**Task brief:**
Extract precisely the lines of the entries below, from the first line through the line containing "set_input_delay 0.64 -clock".

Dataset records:

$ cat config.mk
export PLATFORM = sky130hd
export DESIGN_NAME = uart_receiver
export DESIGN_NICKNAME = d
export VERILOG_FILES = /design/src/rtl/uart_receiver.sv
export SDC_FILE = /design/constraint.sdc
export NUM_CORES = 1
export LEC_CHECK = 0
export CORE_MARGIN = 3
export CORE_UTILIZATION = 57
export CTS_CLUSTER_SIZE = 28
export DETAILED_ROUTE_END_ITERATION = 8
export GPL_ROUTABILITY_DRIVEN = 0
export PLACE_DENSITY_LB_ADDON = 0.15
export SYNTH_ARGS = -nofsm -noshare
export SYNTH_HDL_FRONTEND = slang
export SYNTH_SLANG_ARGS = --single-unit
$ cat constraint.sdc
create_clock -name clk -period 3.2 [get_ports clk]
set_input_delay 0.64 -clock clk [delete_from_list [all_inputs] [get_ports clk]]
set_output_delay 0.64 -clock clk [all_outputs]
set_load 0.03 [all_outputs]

**Solution for this task:**
$ cat config.mk
export PLATFORM = sky130hd
export DESIGN_NAME = uart_receiver
export DESIGN_NICKNAME = d
export VERILOG_FILES = /design/src/rtl/uart_receiver.sv
export SDC_FILE = /design/constraint.sdc
export NUM_CORES = 1
export LEC_CHECK = 0
export CORE_MARGIN = 3
export CORE_UTILIZATION = 57
export CTS_CLUSTER_SIZE = 28
export DETAILED_ROUTE_END_ITERATION = 8
export GPL_ROUTABILITY_DRIVEN = 0
export PLACE_DENSITY_LB_ADDON = 0.15
export SYNTH_ARGS = -nofsm -noshare
export SYNTH_HDL_FRONTEND = slang
export SYNTH_SLANG_ARGS = --single-unit
$ cat constraint.sdc
create_clock -name clk -period 3.2 [get_ports clk]
set_input_delay 0.64 -clock clk [delete_from_list [all_inputs] [get_ports clk]]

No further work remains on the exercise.